The Short Term tasks are further divided by day of the week. I keep today at the top of the list and it contains the tasks, appointments, and deadlines that I have going on today. For example, Tuesday might include “9am: Fence quote” and “Refactor subdomain validation method.” Each task might also contain its own list with notes about the task. For example, I might have the name and phone number of the fence company coming out to give the quote. As I finish things, I mark them as complete (⌘+Enter on my Macbook) so that they disappear from the list. If I don’t wind up getting to a task on the day I intended, I just drag and drop it to the next day’s list.

I also keep track of appointments on my iPhone’s calendar app, but add them to Workflowy at the beginning of each week so that I can plan each day with the appointments in mind.

In addition to a list for each day of the week, I have a list called Overall that contains tasks that I want to do soon but haven’t picked a specific day to do them yet. I drag tasks from the Overall list to specific days as I find time to work on them. Sometimes I also include non-specific tasks here just to keep them on my daily radar. For example, “Drink less coffee”.

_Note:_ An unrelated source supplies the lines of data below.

**src/hdl/wbps_pkg.sv**
```systemverilog
// wbps_pkg: shared types and constants of the wildcard byte pattern scanner
// no dependencies; used by every file under hdl

package wbps_pkg;

	localparam int SIG_BYTES = 32;
	localparam int SIG_IDX_W = 5;
	localparam int LEN_W     = 6;
	localparam int POS_W     = 32;
	localparam int ADDR_W    = 6;
	localparam int DATA_W    = 64;
	localparam int CARE_W    = 32;

	localparam logic [POS_W-1:0] POS_MAX = 32'hFFFF_FFFF;

	typedef enum logic [2:0] {
		REG_PAT0 = 3'd0,
		REG_PAT1 = 3'd1,
		REG_PAT2 = 3'd2,
		REG_PAT3 = 3'd3,
		REG_CARE = 3'd4,
		REG_LEN  = 3'd5
	} reg_idx_t;

	typedef logic [SIG_BYTES-1:0][7:0] sig_t;

	typedef struct packed {
		logic [7:0] data_byte;
		logic       region_end;
	} in_word_t;

	typedef struct packed {
		logic             found;
		logic [POS_W-1:0] match_offset;
	} out_word_t;

	typedef struct packed {
		logic             shift;
		logic [LEN_W-1:0] len;
	} cell_ctl_t;

endpackage

```
**src/hdl/wbps_cell.sv**
```systemverilog
// wbps_cell: one window cell, holds a stream byte and checks it against its signature byte
// depends on wbps_pkg

module wbps_cell #(
	parameter int POS = 0
) (
	input  logic                 clk,
	input  wbps_pkg::cell_ctl_t  ctl,
	input  logic [7:0]           byte_in,
	input  wbps_pkg::sig_t       sig,
	input  logic [31:0]          care,
	output logic [7:0]           byte_out,
	output logic                 ok
);
	import wbps_pkg::*;

	logic [7:0]       byte_q;
	logic [LEN_W-1:0] k_full;
	logic [SIG_IDX_W-1:0] k;
	logic             in_use;

	always_ff @(posedge clk) begin
		if (ctl.shift) begin
			byte_q <= byte_in;
		end
	end

	// window entry POS pairs with signature byte len-1-POS
	assign k_full   = ctl.len - LEN_W'(1) - LEN_W'(POS);
	assign k        = k_full[SIG_IDX_W-1:0];
	assign in_use   = LEN_W'(POS) < ctl.len;
	assign ok       = !in_use || !care[k] || (byte_q == sig[k]);
	assign byte_out = byte_q;

endmodule

```
**config.mk**
```make
export PLATFORM = sky130hd
export DESIGN_NAME = wbps_cell
export DESIGN_NICKNAME = d
export VERILOG_FILES = /design/src/hdl/wbps_pkg.sv /design/src/hdl/wbps_cell.sv
export SDC_FILE = /design/constraint.sdc
export NUM_CORES = 1
export LEC_CHECK = 0
export BUFFER_PORTS_ARGS = -buffer_cell sky130_fd_sc_hd__buf_4
export CAP_MARGIN = 20
export CORE_AREA = 2 2 122 124
export DETAILED_ROUTE_END_ITERATION = 16
export DIE_AREA = 0 0 124 126
export PLACE_DENSITY_LB_ADDON = 0.25
export SYNTH_ARGS = -nofsm -noshare
export SYNTH_HDL_FRONTEND = slang
export SYNTH_SLANG_ARGS = --single-unit
```
**constraint.sdc**
```tcl
create_clock -name clk -period 2.7 [get_ports clk]
set_input_delay 0.135 -clock clk [delete_from_list [all_inputs] [get_ports clk]]
set_output_delay 0.135 -clock clk [all_outputs]
set_load 0.03 [all_outputs]
```
==> results.json <==
{
  "status": "finished with violations",
  "violations": "setup timing",
  "num_io_pins": 313,
  "min_path_type": "input port to flip-flop",
  "synth_edf_count": 8,
  "p_leak_nw": 3.01,
  "holdBufCountCts": 0,
  "dp_hpwl_mm": 13.6,
  "powerDensity_nw_per_um2": 274,
  "start_util_pct": 21.5,
  "grt_remaining_overflow": 0,
  "synthTopCellsByArea": "mux4_2 (18%), nand2_1 (18%), nand3_1 (10%)",
  "dieArea_um2": 15600,
  "die_h_um": 126,
  "n_antenna_cell": 0,
  "syn-cell-area_um2": 3080,
  "hold_violations": 0,
  "yosys_warnings": 0,
  "yosysTopAreaCell": "mux4_2",
  "via_count": 4546,
  "final_util_pct": 44.7,
  "clk_pin_slew_ns": 0.04,
  "synthCells": 398,
  "dieWidth_um": 124,
  "synth_ff_type": "edfxtp_1",
  "worst_setup_path_end_kind": "output pin",
  "nets": 1053,
  "via_per_inst": 4.89,
  "routedWlPerCell_um": 17.6,
  "arrival_ns": 2.63,
  "criticalPathCategory": "input port to output pin",
  "yosysTopAreaCellShare_pct": 18.3,
  "crit_required_ns": 2.57,
  "core-area_um2": 14300,
  "rows": 44,
  "synth_seq_cells": 8,
  "port_buffers": 312,
  "grt_pass1_wl_mm": 24.0,
  "max_cap_viol_count": 0,
  "cts.sinks": 8,
  "syn-num-nets": 704,
  "synth_area_per_cell_um2": 7.73,
  "critPathMaxFanout": 7,
  "maxSlewViolCount": 0,
  "drt_iter0_drc": 125,
  "routabilityCongestion": 0.816,
  "fmax_mhz": 361,
  "ys_types": 45,
  "post-route-period-util_pct": 102,
  "setup_viol": 1,
  "critPathLaunchType": "input port",
  "totalWireLength_mm": 16.3,
  "clock-root-buffer": "clkbuf_16",
  "cts_tree": "built",
  "period_needed_ns": 2.77,
  "final_common_cell": "buf_4",
  "max-slew-margin-rel_pct": 65.0,
  "postRouteAntennaNets": 0,
  "worstMarginPinSlew_ns": 0.521,
  "grt_max_degree": 25,
  "numCtsBuffers": 3,
  "antenna_found_initial": 0,
  "final_cell_mix": "buf_4 (356), nand2_1 (139), nand3_1 (57), mux4_2 (33), mux2i_1 (20)",
  "pre_cts_ws_ns": -0.314,
  "grt_util_all_layers_pct": 19.8,
  "fin_total_pwr_mw": 1.76,
  "async_flop_share_pct": 0,
  "grt_pass1_vias": 4717,
  "ir_worst_vdd_v": 0.000178,
  "worst_slack_ns": -0.0669,
  "largest_reg_flops": 8,
  "fin_setup_tns_ns": -0.0669,
  "rsz0062_at_grt": "true",
  "h-tree-depth": 1,
  "remaining_drc_errors": 0,
  "yosysSeqAreaShare_pct": 7.81,
  "cts_max_path_buffers": 2,
  "drive_gt1_share_pct": 61.5,
  "dr.pass1.iters": 4,
  "area_delta_synth_final_pct": 108
}
==> logic make-up (layout without fill, tap and decap cells) <==
family / after synthesis / count (layout) / synth area share, %
AO/OA/AOI/OAI: 44 / 44 / 10.8
XOR/XNOR: 14 / 14 / 5.08
adder cells (fa/ha/maj): 2 / 2 / 0.813
buffers and inverters: 37 / 384 / 8.58
flip-flops: 8 / 8 / 7.81
multiplexers: 55 / 55 / 32.9
AND/OR/NAND/NOR: 238 / 238 / 34.0
==> worst paths after layout <==
path | start | endpoint | slack [ns] | cells after the start
min | byte_in[0] | byte_out[0] | 0.08 | 1
max | ctl[0] | ok | -0.07 | 16
==> per-layer routing <==
metal  part of all wire, %  up-vias  routed length [µm]  track usage [%]
met5                     0        -                   0                0
met4                   2.0        0                 320             4.36
met3                   7.8       23                1270             2.94
met1                    36     2116                5900             21.0
li1                      -     2184                   -                -
met2                    54      223                8850             40.0
==> metrics by stage <==
| step | std cells | hold slack (ns) | area (µm²) |
|---|---|---|---|
| after floorplan | 398 | 0.234 | 3090 |
| after global placement | 913 | 0.314 | 5910 |
| after detailed placement | 913 | 0.315 | 5910 |
| after CTS | 930 | 0.0741 | 6300 |
| after global routing | 929 | 0.0736 | 6400 |
| final | 929 | 0.0771 | 6400 |
==> cell usage after synthesis, types with 2 or more instances <==
cell and count:
o22a_1 3, xnor2_1 7, a22oi_1 2, buf_2 4
a32oi_1 11, nor3_1 3, a41oi_1 5, a31oi_1 8
nand2_1 144, buf_6 5, mux4_1 9, xor2_1 4
nand4_1 10, buf_4 3, mux4_2 25, ha_1 2
buf_12 3, buf_1 2, clkbuf_1 16, mux2i_1 20
nor2_1 9, nand3_1 64, buf_8 2, edfxtp_1 8
a21oi_1 9
==> critical path: stages <==
cell and delay, ns:
buf_8 0.09, inv_8 0.03, ha_4 0.17, buf_6 0.13, xnor2_4 0.15, buf_6 0.14, buf_12 0.13, buf_12 0.11
nand2_1 0.06, nand3_1 0.11, nand4_1 0.20, mux2_4 0.33, a32oi_2 0.23, nand4_1 0.17, o31ai_4 0.26, buf_6 0.16
==> layout make-up <==
type                       count  area [µm²]
fill                        1416        7910
timing repair buffer         379        3070
multi-input combinational    353        2770
sequential                     8         240
tap                          184         230
clock buffer                   3        75.1
inverter                       2        22.5
==> where the power goes <==
part	switching [mW]	leakage [nW]	internal, mW
sequential	0.0141	0.0783	0.149
combinational	0.565	2.90	0.775
clock	0.0615	0.0370	0.191
==> repair_timing <==
item / CTS / global route
pin swaps: 12 / 26
gates resized for setup: 26 / 27
cloned: 3 / 0
setup endpoints to repair: 1 / 1
setup buffers: 11 / 0
Note: power is estimated with default switching activity, not from simulation.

I move tasks from the Medium Term and Long Term lists to the Short Term list as they get closer or as I have time to work on them. If I find myself with some unexpected free time or need a break from whatever I’m working on, I’ll sometimes just knock out a medium term or long term task even if there are still short term tasks still left to do.

Projects

My project list contains all of the projects and initiatives that I’m working on. I group similar projects together to make it easier to browse. For example, I have an Automattic group with several different WordPress.com projects that I’m working on (“.CO Integration”, “Domain Name Registration and Mapping Flow”), a Housework group (“Fence Replacement”, “Mulch Removal”), a Software group (“Lean Domain Search”, “Preceden”), a Hobbies group (“Poker”, “Photography”, “Reading”), and several others. I also have a Misc group for projects that can’t be grouped with other projects and a Potential Projects list for projects that I might want to work on one day.

How you organize the the individual project lists will depend on the type of project. For example, for my Lean Domain Search project I have a sublist called A/B tests which lists all of its ongoing and planned A/B tests, a Marketing list for different inbound and outbound marketing initiatives, and an Ideas list for potential development tasks.

I’d recommend for every project you have an Ideas list where you jot down ideas and potential tasks for that project. Tasks that go here are things that you haven’t committed to doing, but you might one day. If you eventually decide that you want to act on one of these ideas, move it to your Tasks list and figure out how soon you want to do it (Short Term, Medium Term, or Long Term).

You should jot down all project ideas you have, good and bad, so that you don’t have to hold them in your head forever. I’ve found that the quickest way to clearing my head is to just write it all down in Workflowy.

Notes

Finally, my Notes list contains miscellaneous notes and lists I’ve taken in the past. This includes “Command Line Reference”, “Gift Ideas”, “Startup Ideas”, “Product Keys”, “Printer Ink” (HP 564XL), “Microconf Notes” (2012 and 2013), “Server Configuration Steps”, “Recipes”, and much more. If it isn’t a task and isn’t related to a project, I throw it in the Notes list.

I’d also recommend having an Archive list within your Notes list where you can move notes and lists that you don’t need to reference often, but that you don’t want to permanently delete.

Wrapping Up

The structure I outlined above began as a much simpler one that I started with when I started using Workflowy. It evolved over time to suit my needs and you may or may not find it practical for you.

If you’re not a big list maker or note taker, I’d recommend starting very, very small and slowly creating a system that suits your needs. Regardless of what tool you use to track your tasks or take notes, the tool serves you, not the other way around. In other words don’t get too caught up in doing it “correctly” — it’s more important that you stick with it and organize it in a way that’s useful and practical for you.